*Dataset entries*
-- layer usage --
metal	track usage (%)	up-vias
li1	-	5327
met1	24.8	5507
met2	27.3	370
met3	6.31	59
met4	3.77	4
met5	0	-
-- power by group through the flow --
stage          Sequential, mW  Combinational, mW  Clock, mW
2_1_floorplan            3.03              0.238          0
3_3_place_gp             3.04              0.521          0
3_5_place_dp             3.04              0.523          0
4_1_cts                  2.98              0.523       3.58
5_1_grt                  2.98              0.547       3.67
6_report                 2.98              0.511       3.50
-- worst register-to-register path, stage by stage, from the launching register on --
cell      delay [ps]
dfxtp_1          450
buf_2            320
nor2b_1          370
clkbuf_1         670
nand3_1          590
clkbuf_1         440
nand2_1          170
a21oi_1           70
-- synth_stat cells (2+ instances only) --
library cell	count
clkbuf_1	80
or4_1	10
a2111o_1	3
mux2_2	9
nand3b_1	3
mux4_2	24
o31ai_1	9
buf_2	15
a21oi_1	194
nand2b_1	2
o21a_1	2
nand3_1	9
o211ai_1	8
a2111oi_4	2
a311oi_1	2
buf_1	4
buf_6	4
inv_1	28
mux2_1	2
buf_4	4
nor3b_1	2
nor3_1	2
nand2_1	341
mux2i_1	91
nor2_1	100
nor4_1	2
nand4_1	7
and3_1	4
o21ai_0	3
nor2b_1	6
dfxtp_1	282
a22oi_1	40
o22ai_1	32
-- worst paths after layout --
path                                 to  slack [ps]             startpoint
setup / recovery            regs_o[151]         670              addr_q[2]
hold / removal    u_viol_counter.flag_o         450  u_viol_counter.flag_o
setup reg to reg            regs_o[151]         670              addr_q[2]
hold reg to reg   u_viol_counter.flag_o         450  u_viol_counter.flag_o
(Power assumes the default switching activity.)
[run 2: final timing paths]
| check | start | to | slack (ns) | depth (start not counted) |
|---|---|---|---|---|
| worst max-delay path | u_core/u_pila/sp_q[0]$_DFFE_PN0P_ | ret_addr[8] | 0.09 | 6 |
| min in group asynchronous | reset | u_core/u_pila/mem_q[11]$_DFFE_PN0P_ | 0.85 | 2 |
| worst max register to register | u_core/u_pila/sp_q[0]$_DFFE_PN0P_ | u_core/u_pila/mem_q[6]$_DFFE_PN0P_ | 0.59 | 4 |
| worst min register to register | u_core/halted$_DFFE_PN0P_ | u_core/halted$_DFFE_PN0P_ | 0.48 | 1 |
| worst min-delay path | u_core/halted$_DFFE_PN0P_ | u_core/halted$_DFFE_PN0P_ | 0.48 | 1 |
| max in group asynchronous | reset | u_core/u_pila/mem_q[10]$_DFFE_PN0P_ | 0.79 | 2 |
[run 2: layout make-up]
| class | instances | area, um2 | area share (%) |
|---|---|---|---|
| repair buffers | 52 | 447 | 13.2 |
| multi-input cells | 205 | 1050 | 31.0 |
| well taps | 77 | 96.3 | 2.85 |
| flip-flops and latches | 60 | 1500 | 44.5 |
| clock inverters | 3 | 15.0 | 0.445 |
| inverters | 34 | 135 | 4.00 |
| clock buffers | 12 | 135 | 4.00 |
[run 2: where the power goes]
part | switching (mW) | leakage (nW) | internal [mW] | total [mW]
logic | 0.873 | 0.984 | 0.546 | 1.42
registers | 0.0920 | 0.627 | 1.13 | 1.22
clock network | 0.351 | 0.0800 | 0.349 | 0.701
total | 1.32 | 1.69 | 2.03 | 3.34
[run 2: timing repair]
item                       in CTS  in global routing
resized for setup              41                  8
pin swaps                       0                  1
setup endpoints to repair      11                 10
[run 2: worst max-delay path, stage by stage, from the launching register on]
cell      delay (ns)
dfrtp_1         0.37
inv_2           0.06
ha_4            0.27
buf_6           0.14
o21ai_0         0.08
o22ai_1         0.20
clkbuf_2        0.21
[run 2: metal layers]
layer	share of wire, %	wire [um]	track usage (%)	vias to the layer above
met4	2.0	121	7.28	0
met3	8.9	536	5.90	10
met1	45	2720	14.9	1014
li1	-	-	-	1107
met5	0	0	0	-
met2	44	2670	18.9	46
==> src/rtl/uart_pkg.sv <==
// uart_pkg: shared definitions for the UART receive path.
//   state_t      - receiver FSM states
//   DATA_BITS    - number of data bits in a character
//   clks_per_bit - clock cycles per bit for a given clock frequency and baud rate
package uart_pkg;

  localparam int DATA_BITS = 8;

  typedef enum logic [2:0] {
    IDLE,
    START,
    DATA,
    PARITY,
    STOP
  } state_t;

  // Integer division on purpose: the receiver resamples at the middle of
  // every bit, so a small rate error is absorbed within one frame.
  function automatic int clks_per_bit(input int clk_hz, input int baud);
    return clk_hz / baud;
  endfunction

endpackage

==> src/rtl/sync_2ff.sv <==
// sync_2ff: generic two-flop synchronizer for a single asynchronous input.
// Ports:
//   clk - destination clock
//   rst - asynchronous active-high reset; both flops load RESET_VAL
//   d   - asynchronous input
//   q   - synchronized output, two clk cycles behind d
module sync_2ff #(
  parameter logic RESET_VAL = 1'b0
) (
  input  logic clk,
  input  logic rst,
  input  logic d,
  output logic q
);

  logic meta;

  // Both stages reset to the same value so that no spurious edge appears
  // on q when reset is released.
  always_ff @(posedge clk or posedge rst) begin
    if (rst) begin
      meta <= RESET_VAL;
      q    <= RESET_VAL;
    end else begin
      meta <= d;
      q    <= meta;
    end
  end

endmodule

==> src/rtl/uart_rx_8n1.sv <==
// uart_rx_8n1: UART receiver with LSB-first data, 8 data bits, optional even
// parity and 1 stop bit.
// Ports:
//   clk        - system clock, rising edge
//   rst        - asynchronous active-high reset
//   rx         - serial line, idle high, asynchronous to clk
//   rx_en      - receive enable; dropping it mid-frame aborts the frame
//   rx_data    - last received byte, held until the next word_done
//   word_done  - one-cycle strobe when a frame completes
//   parity_err - parity mismatch on the completed frame (valid with word_done)
//   frame_err  - stop bit sampled low on the completed frame (valid with word_done)
//   busy       - high whenever the receiver is not idle
module uart_rx_8n1
  import uart_pkg::*;
#(
  parameter int CLK_FREQ_HZ = 25000000,
  parameter int BAUD_RATE   = 3125000,
  parameter int PARITY_EN   = 0
) (
  input  logic                 clk,
  input  logic                 rst,
  input  logic                 rx,
  input  logic                 rx_en,
  output logic [DATA_BITS-1:0] rx_data,
  output logic                 word_done,
  output logic                 parity_err,
  output logic                 frame_err,
  output logic                 busy
);

  localparam int CPB   = clks_per_bit(CLK_FREQ_HZ, BAUD_RATE);
  localparam int CNT_W = $clog2(CPB);

  localparam logic [CNT_W-1:0] CNT_MID  = CNT_W'((CPB - 1) / 2);
  localparam logic [CNT_W-1:0] CNT_LAST = CNT_W'(CPB - 1);
  localparam logic [2:0]       IDX_LAST = 3'(DATA_BITS - 1);

  // Fewer than four clocks per bit leaves no room for the synchronizer
  // delay plus a meaningful mid-bit sample point.
  if (CPB < 4) begin : g_bad_cpb
    $error("uart_rx_8n1: CLK_FREQ_HZ / BAUD_RATE must be at least 4");
  end

  state_t               state;
  logic [CNT_W-1:0]     cnt;
  logic [2:0]           bit_idx;
  logic [DATA_BITS-1:0] shreg;
  logic                 rx_s;
  logic                 rx_prev;
  logic                 par_bit;
  logic                 stop_bit;
  logic                 stop_seen;

  // Idle-high reset value keeps a reset release from looking like a start edge.
  sync_2ff #(
    .RESET_VAL(1'b1)
  ) u_rx_sync (
    .clk(clk),
    .rst(rst),
    .d  (rx),
    .q  (rx_s)
  );

  assign busy = (state != IDLE);

  // Receiver FSM and datapath. rx_prev tracks rx_s in every state, so a
  // line that is already low (break, or rx_en rising while low) never
  // produces a falling edge in IDLE; a high level must be seen first.
  // The stop bit is sampled first and the word is delivered on the
  // following cycle, then the FSM drops straight back to IDLE so a
  // zero-idle next start bit is still caught.
  always_ff @(posedge clk or posedge rst) begin
    if (rst) begin
      state      <= IDLE;
      cnt        <= '0;
      bit_idx    <= '0;
      shreg      <= '0;
      rx_prev    <= 1'b1;
      par_bit    <= 1'b0;
      stop_bit   <= 1'b1;
      stop_seen  <= 1'b0;
      rx_data    <= '0;
      word_done  <= 1'b0;
      parity_err <= 1'b0;
      frame_err  <= 1'b0;
    end else begin
      rx_prev   <= rx_s;
      word_done <= 1'b0;

      if ((state != IDLE) && !rx_en) begin
        state     <= IDLE;
        stop_seen <= 1'b0;
      end else begin
        case (state)
          IDLE: begin
            if (rx_en && rx_prev && !rx_s) begin
              state <= START;
              cnt   <= '0;
            end
          end

          START: begin
            if (cnt == CNT_MID) begin
              cnt <= '0;
              if (rx_s) begin
                state <= IDLE;
              end else begin
                state   <= DATA;
                bit_idx <= '0;
              end
            end else begin
              cnt <= cnt + 1'b1;
            end
          end

          DATA: begin
            if (cnt == CNT_LAST) begin
              cnt            <= '0;
              shreg[bit_idx] <= rx_s;
              if (bit_idx == IDX_LAST) begin
                state <= (PARITY_EN != 0) ? PARITY : STOP;
              end else begin
                bit_idx <= bit_idx + 1'b1;
              end
            end else begin
              cnt <= cnt + 1'b1;
            end
          end

          PARITY: begin
            if (cnt == CNT_LAST) begin
              cnt     <= '0;
              par_bit <= rx_s;
              state   <= STOP;
            end else begin
              cnt <= cnt + 1'b1;
            end
          end

          STOP: begin
            if (stop_seen) begin
              stop_seen  <= 1'b0;
              word_done  <= 1'b1;
              rx_data    <= shreg;
              frame_err  <= ~stop_bit;
              parity_err <= (PARITY_EN != 0) && ((^shreg) != par_bit);
              state      <= IDLE;
            end else if (cnt == CNT_LAST) begin
              stop_bit  <= rx_s;
              stop_seen <= 1'b1;
            end else begin
              cnt <= cnt + 1'b1;
            end
          end

          default: state <= IDLE;
        endcase
      end
    end
  end

endmodule

==> config.mk <==
export PLATFORM = sky130hd
export DESIGN_NAME = uart_rx_8n1
export DESIGN_NICKNAME = d
export VERILOG_FILES = /design/src/rtl/uart_pkg.sv /design/src/rtl/sync_2ff.sv /design/src/rtl/uart_rx_8n1.sv
export SDC_FILE = /design/constraint.sdc
export NUM_CORES = 1
export LEC_CHECK = 0
export CORE_MARGIN = 2
export CORE_UTILIZATION = 42
export CTS_BUF_LIST = sky130_fd_sc_hd__clkbuf_8
export DETAILED_ROUTE_END_ITERATION = 7
export DONT_BUFFER_PORTS = 1
export GPL_TIMING_DRIVEN = 0
export PLACE_DENSITY = 0.67
export REMOVE_ABC_BUFFERS = 1
export SLEW_MARGIN = 20
export SYNTH_ARGS = -nofsm -noshare
export SYNTH_HDL_FRONTEND = slang
export SYNTH_SLANG_ARGS = --single-unit
==> constraint.sdc <==
create_clock -name clk -period 1.46 [get_ports clk]
set_input_delay 0.292 -clock clk [delete_from_list [all_inputs] [get_ports clk]]
set_output_delay 0.292 -clock clk [all_outputs]
set_load 0.02 [all_outputs]
Word level (Yosys, flattened, before mapping). Index checks and enable logic that the tools add are counted.

Bits in latches: 0. Memory bits (writable): 0. Register bits after elaboration: 32. Input port bits: 4. Logic and storage cells: 87. ROM bits: 0. Output and inout port bits: 12. Memories: 0.

Mux-type cells: 30. Add/subtract/negate cells: 2. Eq/ne operators: 20. Multiply operators: 0. Div/mod/pow operators: 0. Reduce and logical (&&, ||, !) cells: 18. Order comparisons: 2. Bitwise gates (word level): 3. Shifts and indexed selects: 0.

Operator list (number): 3-bit 2-to-1 mux (16); 3-bit inequality test, second input constant (6); 3-bit case mux with 5 select lines (1); 2-bit inequality test, second input constant (7); 3-bit case mux with 4 select lines (1); 6-bit AND reduction (2); 3-bit by 2-bit == test with 1-bit output, second input constant (3); 3-bit == test, second input constant (3); 8-bit bitwise mux (1); 1-bit 2-to-1 mux (8); 3-bit by 1-bit adder with 3-bit output, second input constant (2); 3-bit case mux with 2 select lines (1); 3-bit AND reduction (2); 5-bit AND reduction (1); 1-bit logical AND (4); 3-bit by 4-bit < comparator with 1-bit output, second input constant (1); 4-bit AND reduction (1); 2-bit nonzero test (2); 4-bit nonzero test (1); 1-bit demux with 3-bit select (1); 3-bit by 1-bit == test with 1-bit output, second input constant (1); 3-bit by 1-bit greater-or-equal comparator with 1-bit output, second input constant (1); 3-bit logical NOT (1); 1-bit NOT (3); other kinds (4) (5).

Longest topological paths before layout.
Word-level depth: 5. Depth in mapped cells: 7. Mapped depth without buffers: 7.

By module. Synthesis repeated with hierarchy kept, for this count alone.

Cells, all modules: 133. Area total of the unflattened synthesis: 1616.6 µm².

By module, submodules not included: uart_rx_8n1 (cells each 130, sequential area each 753.2 µm², instances 1, area an instance 1560.2 µm²); sync_2ff (cells each 3, sequential area each 52.6 µm², instances 1, area an instance 56.3 µm²).

Worst setup path before layout. Ideal clock, no wire load.

Path kind: flip-flop to flip-flop. Start: reg cnt[0]. End: reg shreg[3]. Buffers on the path: 0. Arrival time: 1.497 ns. Required time: 1.335 ns. Cell stages (with the launch flop): 7. Library setup time: 0.125 ns. Clock period less this slack: 1.621 ns. Setup slack: -0.161 ns. Cells stage by stage: dfrtp_1 ha_1 ha_1 nand2_1 nor3_2 nand4b_1 mux2_2.

Longest elaborated chain between the ends: 2.

RTL lines: start, declared (line uart_rx_8n1.sv:45) `logic [CNT_W-1:0] cnt;`; start signal, assigned (line uart_rx_8n1.sv:112) `cnt <= cnt + 1'b1;`; start signal, assigned (line uart_rx_8n1.sv:126) `cnt <= cnt + 1'b1;`; start signal, assigned (line uart_rx_8n1.sv:136) `cnt <= cnt + 1'b1;`; 3-bit == test (line uart_rx_8n1.sv:117) `if (cnt == CNT_LAST) begin`; 3-bit AND reduction (no line); end signal, assigned by index (line uart_rx_8n1.sv:119) `shreg[bit_idx] <= rx_s;`; end, declared (line uart_rx_8n1.sv:47) `logic [DATA_BITS-1:0] shreg;`.

No other way between the ends. A chain may end at the register's enable or synchronous reset.

Worst setup path in the final report.
Start: reg cnt[1]. End: reg cnt[0].

Longest elaborated chain between the ends: 3. Elaborated cells on any way between the ends: 7. Classes of those cells: eq/ne (3); mux (3); reduce/logical (1).

RTL lines (line): 3-bit == test or 3-bit by 2-bit == test with 1-bit output (tied branches); 3-bit 2-to-1 mux, or another cell as far along (uart_rx_8n1.sv:117, uart_rx_8n1.sv:131); 3-bit case mux with 4 select lines or 5-bit AND reduction (tied branches).

Several ways; a longest one is shown, not always the timed one.

==> flow_summary.yaml <==
placement:
  dp_hpwl_um: 1682
  placement.io_buffers: 0
  place_congestion: 0.7825
clock_tree:
  clk_pin_slew_worst_paths_ns: 0.06
  cts_htree_levels: 2
  cts_tree: "done"
  cts_sinks: 32
  clk_latency_ns: 0.28
  cts-buffers-inserted: 5
  clk_path_buf_depth: 2
  cts-root-buf: "clkbuf_8"
run_status:
  violations: "hold timing, setup timing"
  status: "finished, violations left"
drt:
  ant_nets: 0
  totalWireLength_um: 3374
  dr.pass1.iters: 4
  drc: 0
  routed_via_density: 5.547
  wl_per_cell_um: 16.62
  drt_iter0_markers: 48
  vias: 1126
worst_setup_path:
  cp_data_arrival_time_ns: 1.86
  required_ns: 1.65
  worst-path-max-fanout: 3
  critPathLaunchType: "register"
  cp.buffers_inverters: 1
  path_cells: "ha_4, buf_4, ha_4, nor4b_2, nor3_1, o31ai_1"
  end_kind: "register"
  crit_family: "simple AND/OR/NAND/NOR gates"
  slowest_stage: "dfrtp_1"
  worst_path_most_repeated_cell: "ha_4"
  cpPeakStageDelay_ns: 0.42
  path_class: "register to register"
synthesis:
  postSynthAreaPerCell_um2: 12.07
  synth_area_um2: 1545
  ys_ff_latch: 32
  ys.warnings.count: 0
  ys_types: 39
  netlist_instances: 128
  synth-seq-area-share: 0.5215
timing:
  setup_viol: 26
  hold-worst-slack_ns: -0.02242
  max_freq_mhz: 598.4
  slew_headroom: 0.5663
  timing.final.crit_share: 1.145
  min_period_ns: 1.671
  clock_skew_ns: 0.005228
  rsz0062_at_grt: "yes"
  hold_viol_final: 28
  maxSlewViolCount: 0
  setup_ws_ns: -0.2111
  worst_slew_pin_slew_ns: 0.6496
global_route:
  grt_pass1_wl_um: 5506
  antenna_found_initial: 0
  track_usage: 0.1757
  first_global_vias: 1187
  grt_max_degree: 33
  grt_overflow: 0
power_and_ir_drop:
  powerDensity_nw_per_um2: 882.2
  p_sw_frac: 0.2146
  total_leakage_power_nw: 0.9181
  p_comb_frac: 0.048
  ir_drop_mv: 0.5342
  p_switching_mw: 0.3907
  p_seq_frac: 0.503
  clkPwrFrac: 0.449
  intPower_mw: 1.430
floorplan:
  fp-row-count: 22
  die_area_um2: 4180
  fp.dieW_um: 64.66
  io_pins: 16
  coreArea_um2: 3606
  die_h_um: 64.66
  floorplan.initialDensity: 0.4285
finish:
  drive_gt1_frac: 0.5226
  num-nets-final: 164
  finish.utilization: 0.5722
  layout_common_cells: "dfrtp_1 (23), buf_4 (20), mux2_4 (11), nand2_1 (10), mux2_2 (7)"
  final_common_cell: "dfrtp_1"
  fill_cells: 285
  area_growth_pct: 33.52
  num_antenna_cells: 0
worst_hold_path:
  hp-class: "input pin to async pin"
flow_run:
  cap_viol_max_count: 0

*Requirement*
Copy out each line of the data where the string "metal" appears.

*Exercise answer*
metal	track usage (%)	up-vias
[run 2: metal layers]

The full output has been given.